In general, four main areas of ergonomics, including physical (micro ergonomics), environmental, cognitive, and organizational (macro ergonomics), have been proposed by the International Ergonomics Association. Physical ergonomics is mainly related to anatomy, anthropometry, work physiology, inappropriate posture, workstation analysis, and biomechanics. Environmental ergonomics primarily consists of the effect of harmful physical factors of the work environment, such as sound and vibration, lighting, and heat stresses, on human performance and applying this information in the design and redesign of the human activity environment. Cognitive or perceptual ergonomics is concerned with thought processes such as perception, memory, stress, mental workload, and the body’s response to these stressors. Finally, organizational ergonomics is related to optimizing technical-organizational systems such as structures, policies, and processes, which can somehow involve all people in the organization following their job tasks with ergonomic issues that can lead the organization to achieve ergonomic goals and improve organizational productivity [2–4].
In recent years, due to the increase in the size of the industries and human interaction with machines and equipment and various simple tools and complex systems, and the need to pay attention to significant problems in the industry, the need for ergonomics has been created and still plays an influential role in improving the health of people in various occupations [5]. One of the most important complications caused by non-compliance with the principles of ergonomics in the workplace is the increase in prevalence, severity, and disability caused by these disorders in people’s daily lives [6].
Work-related musculoskeletal disorders (WRMSDS) are among the most common types of occupational injuries and the leading cause of disability of workers, loss of working time, increased costs, and economic losses [7]. Such disorders may be caused by long-term exposure to the causative agents over a long period or may be caused by a sudden significant impact on the part of the musculoskeletal system. These injuries are often multifactorial phenomena [8]. Risk factors for work-related musculoskeletal disorders can be divided into four categories: work-related physical or biomechanical factors, organizational or psychosocial factors, individual factors, and social content-related factors [7, 10]. The main physical risk factors for work-related musculoskeletal injuries are: lifting and moving heavy loads, applying force, contact pressure, performing repetitive movements, vibration, undesirable static postures, and poor work organization. Exposure to such factors has adverse effects on the body [11]. In Iran, musculoskeletal disorders are the main source of disability and related costs. According to available statistics, about 48% of work-related diseases are cumulative injuries caused by physical or mechanical factors such as musculoskeletal disorders [12].
Another influential component in ergonomic disorders is the cognitive component. In the workplace, if a person’s physical and mental abilities do not meet their job demands, it can have various negative consequences, such as decreased satisfaction, absenteeism, increased fatigue and stress, reduced physical capacity, and job productivity. Among these, one of the most critical negative consequences is increased work-related musculoskeletal disorders [13]. Previous studies have shown that the risk of musculoskeletal disorders increases with increasing workload, stress, and job stress index [1, 15].

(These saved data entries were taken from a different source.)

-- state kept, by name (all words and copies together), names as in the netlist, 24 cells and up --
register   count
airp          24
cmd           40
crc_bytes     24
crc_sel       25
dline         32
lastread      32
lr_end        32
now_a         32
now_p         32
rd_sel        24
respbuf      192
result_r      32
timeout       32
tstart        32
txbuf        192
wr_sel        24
This design comes from an exercise in tuning for small area and a short achievable clock period on the open sky130 flow, not from production work.
Only simulation tests tie the RTL to the original design; equivalence was not proved.

==> run a: inputs <==
// ign_engine
module ign_engine (
    input  wire        clk,
    input  wire        rst,           
    input  wire        edge_in,       
    input  wire        cmd_valid,     
    input  wire [2:0]  cmd_op,
    input  wire [31:0] cmd_data,
    output wire [1:0]  spark,         
    output reg  [1:0]  sync_state,    
    output reg  [1:0]  phase,         
    output wire        busy,
    output reg         ign_en,
    output reg  [1:0]  tidx,
    output reg  [1:0]  ref_idx,
    output reg  [15:0] rps,
    output reg  [15:0] rpm
);
    localparam N_SLOTS = 11;
    localparam [1:0] S_UNSYNC = 2'd0, S_SYNCING = 2'd1, S_SYNCED = 2'd2;
    localparam [1:0] P_IDLE = 2'd0, P_DELAY = 2'd1, P_DWELL = 2'd2;
    localparam [2:0] OP_METER_START = 3'd0;
    localparam [2:0] OP_METER_STOP  = 3'd1;
    localparam [2:0] OP_SET_RECORD  = 3'd2;
    localparam [2:0] OP_SET_SHIFT   = 3'd3;
    localparam [2:0] OP_IGN_INIT    = 3'd4;
    reg        meter;         
    reg        run0;
    reg [2:0]  psel0;
    reg [15:0] cnt0;
    reg        e0;            
    reg        e1;            
    reg [9:0]  psc0;
    reg        primed;
    reg        ch;
    reg [9:0]  psc1;          
    reg [2:0]  dsel;          
    reg        chain;         
    reg        dv;            
    reg [26:0] X;
    reg [9:0]  kreg;          
    reg [9:0]  cyc;           
    reg [1:0]  mage;          
    reg        scnt1;
    reg [16:0] h1, h2, h3;      
    reg [15:0] tbl_speed  [0:N_SLOTS-1];
    reg [7:0]  tbl_timing [0:N_SLOTS-1];
    reg [7:0]  shift_r;
    assign busy  = phase != P_IDLE;
    assign spark = {phase[1] & ch, phase[1] & ~ch};
    function [20:0] bksub20;
        input [19:0] a;
        input [19:0] b;
        integer i, l;
        reg [19:0] gg, pp;
        begin
            gg = ~a & b;          
            pp = ~(a ^ b);        
            for (l = 1; l < 32; l = l * 2)
                for (i = 2 * l - 1; i < 20; i = i + 2 * l) begin
                    gg[i] = gg[i] | (pp[i] & gg[i - l]);
                    pp[i] = pp[i] & pp[i - l];
                end
            for (l = 16; l >= 1; l = l / 2)
                for (i = 3 * l - 1; i < 20; i = i + 2 * l) begin
                    gg[i] = gg[i] | (pp[i] & gg[i - l]);
  ...
clock: 420.0 ns
lec_check: 0
abc_area: 1
cap_margin: 20
core_margin: 2
core_utilization: 70
place_density: 0.8
slew_margin: 20
run.sh (not shown) runs the stock make flow with config.mk's settings and CLKGATE_MAP_FILE= SYNTH_SCRIPT=/design/flow/synth_recipe.tcl, a recipe that flattens the netlist after the stock synthesis.
==> run b: changes against run a <==
--- a/flow/design.v
+++ b/flow/design.v
@@ -1,19 +1,19 @@
 module ign_engine (
     input  wire        clk,
     input  wire        rst,           
     input  wire        edge_in,       
     input  wire        cmd_valid,     
     input  wire [2:0]  cmd_op,
     input  wire [31:0] cmd_data,
-    output wire [1:0]  spark,         
+    output reg  [1:0]  spark,         
     output reg  [1:0]  sync_state,    
     output reg  [1:0]  phase,         
-    output wire        busy,
+    output reg         busy,
     output reg         ign_en,
     output reg  [1:0]  tidx,
     output reg  [1:0]  ref_idx,
     output reg  [15:0] rps,
     output reg  [15:0] rpm
 );
     localparam N_SLOTS = 11;
     localparam [1:0] S_UNSYNC = 2'd0, S_SYNCING = 2'd1, S_SYNCED = 2'd2;
@@ -40,18 +40,16 @@
     reg [9:0]  kreg;          
     reg [9:0]  cyc;           
     reg [1:0]  mage;          
     reg        scnt1;
     reg [16:0] h1, h2, h3;      
     reg [15:0] tbl_speed  [0:N_SLOTS-1];
     reg [7:0]  tbl_timing [0:N_SLOTS-1];
     reg [7:0]  shift_r;
-    assign busy  = phase != P_IDLE;
-    assign spark = {phase[1] & ch, phase[1] & ~ch};
     function [20:0] bksub20;
         input [19:0] a;
         input [19:0] b;
         integer i, l;
         reg [19:0] gg, pp;
         begin
             gg = ~a & b;          
             pp = ~(a ^ b);        
@@ -86,16 +84,54 @@
             for (l = 16; l >= 1; l = l / 2)
                 for (i = 3 * l - 1; i < 19; i = i + 2 * l) begin
                     gg[i] = gg[i] | (pp[i] & gg[i - l]);
                     pp[i] = pp[i] & pp[i - l];
                 end
             bkadd19 = a ^ b ^ {gg[17:0], ci};
         end
     endfunction
+    function [15:0] rinc16;
+        input [15:0] a;
+        input        ci;
+        integer i;
+        reg c;
+        begin
+            c = ci;
+            for (i = 0; i < 16; i = i + 1) begin
+                rinc16[i] = a[i] ^ c;
+                c = a[i] & c;
+            end
+        end
+    endfunction
+    function [16:0] rsub17;
+        input [16:0] a;
+        input [16:0] b;
+        integer i;
+        reg br;
+        begin
+            br = 1'b0;
+            for (i = 0; i < 17; i = i + 1) begin
+                rsub17[i] = a[i] ^ b[i] ^ br;
+                br = (~a[i] & b[i]) | (~(a[i] ^ b[i]) & br);
+            end
+        end
+    endfunction
+    function lt19;
+        input [18:0] a;
+        input [18:0] b;
+        integer i;
+        reg l;
+        begin
+            l = 1'b0;
+            for (i = 0; i < 19; i = i + 1)
+                l = (~a[i] & b[i]) | (~(a[i] ^ b[i]) & l);
+            lt19 = l;
+        end
+    endfunction
     function lt17;
         input [16:0] a;
         input [16:0] b;
         integer i;
         reg l;
         begin
             l = 1'b0;
             for (i = 0; i < 17; i = i + 1)
@@ -124,17 +160,18 @@
             3'd0:    mask0 = 10'd0;
             3'd1:    mask0 = 10'd7;
             3'd2:    mask0 = 10'd63;
             3'd3:    mask0 = 10'd255;
             default: mask0 = 10'd1023;
         endcase
     end
     wire tick0 = run0 && ((psc0 & mask0) == mask0);
-    wire [16:0] dur = {e0, cnt0} + {16'd0, tick0};
+    wire [15:0] dur_lo = rinc16(cnt0, tick0);
+    wire [16:0] dur = {e0 ^ (tick0 & (&cnt0)), dur_lo};
     wire [16:0] cs_s1 = h3 ^ h2 ^ h1;
     wire [16:0] cs_c1 = (h3 & h2) | (h3 & h1) | (h2 & h1);
     wire [17:0] cs_a  = {1'b0, cs_s1};
     wire [17:0] cs_b  = {cs_c1, 1'b0};
     wire [17:0] cs_d  = {1'b0, e0, cnt0};
     wire [17:0] cs_s2 = cs_a ^ cs_b ^ cs_d;
     wire [17:0] cs_c2 = (cs_a & cs_b) | (cs_a & cs_d) | (cs_b & cs_d);
     wire [18:0] S = bkadd19({1'b0, cs_s2}, {cs_c2, 1'b0}, tick0);
@@ -165,18 +202,20 @@
             wire [20:0] dd  = bksub20(rin, {1'b0, S});
             wire        ge  = ~dd[20];
             wire [19:0] nx  = ge ? dd[19:0] : rin;
             assign Q[gi] = ge;
             assign rr[gi] = nx[18:0] & M;
         end
     endgenerate
     wire [10:0] qs = Q[16:6];
-    wire [5:0]  q2 = Q[5:0] - {4'd0, Q[5:4]} - {5'd0, (rr[0] < rr[4])};
-    wire [16:0] rpm_full = {qs, q2} - {4'd0, qs, 2'b00};
+    wire [16:0] q2_a = rsub17({11'd0, Q[5:0]}, {15'd0, Q[5:4]});
+    wire [16:0] q2_b = rsub17(q2_a, {16'd0, lt19(rr[0], rr[4])});
+    wire [5:0]  q2 = q2_b[5:0];
+    wire [16:0] rpm_full = rsub17({qs, q2}, {4'd0, qs, 2'b00});
     wire [15:0] rps_new = !big ? {5'd0, qs} : Q[16] ? 16'hFFFF : Q[15:0];
     wire [15:0] rpm_new = big ? 16'hFFFF : rpm_full[15:0];
     function gt16;
         input [15:0] a;
         input [15:0] b;
         integer i;
         reg g, e;
         begin
@@ -224,17 +263,22 @@
             3'd1:    begin mask1 = 10'd7;    thr1 = 27'd3240;   end
             3'd2:    begin mask1 = 10'd63;   thr1 = 27'd23400;  end
             3'd3:    begin mask1 = 10'd255;  thr1 = 27'd92520;  end
             default: begin mask1 = 10'd1023; thr1 = 27'd369000; end
         endcase
     end
     wire blk1 = (psc1 & mask1) == mask1;
     wire [26:0] X_sub = rsub27(X, chain ? 27'd1 : 27'd360);
-    wire [9:0]  cyc_inc = cyc + 10'd1;
+    wire [15:0] cyc_i16 = rinc16({6'd0, cyc}, 1'b1);
+    wire [9:0]  cyc_inc = cyc_i16[9:0];
+    wire [15:0] psc0_i16 = rinc16({6'd0, psc0}, 1'b1);
+    wire [15:0] psc1_i16 = rinc16({6'd0, psc1}, 1'b1);
+    wire [15:0] cnt0_inc = rinc16(cnt0, 1'b1);
+    wire [15:0] k_i16 = rinc16({6'd0, X[17:8]}, |X[7:0]);
     wire [9:0]  r_sh  = {cyc[8:0], X[26]};
     reg [9:0]  div_end;
     always @*
         case (psel0)
             3'd0:    div_end = 10'd17;
             3'd1:    div_end = 10'd20;
             3'd2:    div_end = 10'd23;
             3'd3:    div_end = 10'd25;
@@ -275,39 +319,39 @@
         n_psc1 = psc1; n_kreg = kreg; n_cyc = cyc; n_dsel = dsel; n_X = X;
         n_mage = mage;
         n_phase = phase; n_sstate = sync_state; n_tidx = tidx; n_ref = ref_idx;
         n_scnt1 = scnt1;
         n_rps = rps; n_rpm = rpm;
         ev = 1'b0; fire = 1'b0; fire_ch = 1'b0; dlv = 1'b0;
         if (run0) begin
             if (!tick0) begin
-                n_psc0 = psc0 + 10'd1;
+                n_psc0 = psc0_i16[9:0];
             end else begin
                 n_psc0 = 10'd0;
                 if (cnt0 == 16'hFFFF) begin
                     n_cnt0 = 16'd0;
                     n_e0 = ~e0; n_e1 = e1 | e0;
                     if (e0 | e1) begin
                         n_primed = 1'b0;
                         stall_action;
                     end
                 end else begin
-                    n_cnt0 = cnt0 + 16'd1;
+                    n_cnt0 = cnt0_inc;
                 end
             end
         end
         if (n_phase != P_IDLE) begin
-            n_psc1 = psc1 + 10'd1;
+            n_psc1 = psc1_i16[9:0];
             if (!chain) begin
                 n_X = X_sub;
                 if (blk1 && X < thr1) ev = 1'b1;
             end else if (dv) begin
                 if (psc1 == div_end) begin
-                    n_kreg = X[17:8] + {9'd0, |X[7:0]};
+                    n_kreg = k_i16[9:0];
                     n_cyc = 10'd0;
                     n_dv = 1'b0;
                 end else begin
                     n_cyc = {1'b0, r_ge ? r_sh[8:0] - 9'd360 : r_sh[8:0]};
                     n_X = {X[25:0], r_ge};
                 end
             end else if (blk1) begin
                 n_X = X_sub;
@@ -318,16 +362,27 @@
                     n_cyc = cyc_inc;
                 end
             end
             if (ev) begin
                 if (phase == P_DELAY) start_dwell;
                 else n_phase = P_IDLE;
             end
         end
+        if (n_phase == P_IDLE) begin
+            n_ch = tidx != ref_idx;
+            if (value == 8'd0) begin
+                n_dsel = 3'd0; n_chain = 1'b0; n_dv = 1'b0;
+                n_X = 27'd576000; n_psc1 = 10'd0;
+            end else begin
+                n_X = lt1024 ? P[26:0] : u; n_psc1 = 10'd0; n_cyc = 10'd0;
+                n_dsel = arm_dsel;
+                n_chain = !lt1024; n_dv = !lt1024;
+            end
+        end
         if (edge_in && run0) begin
             n_cnt0 = 16'd0; n_e0 = 1'b0; n_e1 = 1'b0; n_psc0 = 10'd0;
             if (!n_primed) begin
                 n_primed = 1'b1;
             end else if (dur > 17'd100000) begin
                 stall_action;
             end else begin
                 dlv = 1'b1;
@@ -348,25 +403,20 @@
                 if (sync_state == S_SYNCED && ign_en) begin
                     if (tidx == ref_idx) begin
                         fire = 1'b1; fire_ch = 1'b0;
                     end else if (tidx == ref_idx + 2'd2) begin
                         fire = 1'b1; fire_ch = 1'b1;
                     end
                 end
                 if (fire && n_phase == P_IDLE) begin
-                    n_ch = fire_ch;
-                    if (value == 8'd0) begin
-                        start_dwell;
-                    end else if (arm_ok) begin
+                    if (value == 8'd0)
+                        n_phase = P_DWELL;
+                    else if (arm_ok)
                         n_phase = P_DELAY;
-                        n_X = lt1024 ? P[26:0] : u; n_psc1 = 10'd0; n_cyc = 10'd0;
-                        n_dsel = arm_dsel;
-                        n_chain = !lt1024; n_dv = !lt1024;
-                    end
                 end
             end
         end
         if (cmd_valid) begin
             case (cmd_op)
                 OP_METER_START: if (cmd_data[2:0] <= 3'd4) begin
                     n_meter = 1'b1; n_run0 = 1'b1; n_psel0 = cmd_data[2:0];
                     n_cnt0 = 16'd0; n_e0 = 1'b0; n_e1 = 1'b0; n_psc0 = 10'd0;
@@ -388,17 +438,20 @@
         end
     end
     always @(posedge clk) begin
         if (rst) begin
             meter <= 1'b0; run0 <= 1'b0;
             ign_en <= 1'b0; phase <= P_IDLE;
             sync_state <= S_UNSYNC; tidx <= 2'd0; ref_idx <= 2'd0; scnt1 <= 1'b0;
             rps <= 16'd0; rpm <= 16'd0;
+            busy <= 1'b0; spark <= 2'b00;
         end else begin
+            busy <= n_phase != P_IDLE;
+            spark <= {n_phase == P_DWELL && n_ch, n_phase == P_DWELL && !n_ch};
             meter <= n_meter; run0 <= n_run0;
             ign_en <= n_ign_en; phase <= n_phase;
             sync_state <= n_sstate; tidx <= n_tidx; ref_idx <= n_ref; scnt1 <= n_scnt1;
             rps <= n_rps; rpm <= n_rpm;
         end
     end
     always @(posedge clk) begin
         primed <= n_primed; psel0 <= n_psel0;
Settings changed: CTS_BUF_LIST set to sky130_fd_sc_hd__clkbuf_16, CTS_CLUSTER_DIAMETER set to 100, CTS_CLUSTER_SIZE set to 30.
==> results.txt <==
Against run b, the utilization of run a is higher by 0.78 points. Of run a and run b, run a has the higher cell count (gap about 6%, measured against run b). Run b completed with no timing, DRC or antenna violations. Run a went through all stages and came out clean. Via count: run b is lower than run a (5.3%). Against run b, the flip-flop and latch count of run a is lower by 3.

Musculoskeletal disorders are prevalent in most industrialized countries and are considered one of the most common, debilitating, and costly disorders and cause significant damage to the health and economy of individuals and communities every year [16]. It has been found that about 33% of work absences in developed and developing countries are due to work-related musculoskeletal disorders [17].
Today, various models have been designed to manage ergonomics in the workplace. For example, Törnström et al. reported that the process for assessment of musculoskeletal risks is participatory, supporting the identification of solutions. Interviews, questionnaires, observation, and document studies were employed to assess the use of their model. The model was found to enhance participation and cooperation among stakeholders, supply a more effective ergonomic improvement process, visually express the ergonomics condition in the organization, and give ergonomic awareness [18]. Considering that economic problems are among the most critical obstacles to ergonomic management in workplaces, studies have also been conducted in this field. For example, Morse et al. reported in their research that many employers are still unsure that investing in various ergonomic solutions will provide benefits such as increased productivity and reduced compensation costs. Estimating current losses and predicting potential gains give more information to make ergonomic investment decisions. Their study provided a model that employers can use to predict cost savings from ergonomic investments offered specific input factors, including ongoing casualties, implementation cost, and implementation success [19].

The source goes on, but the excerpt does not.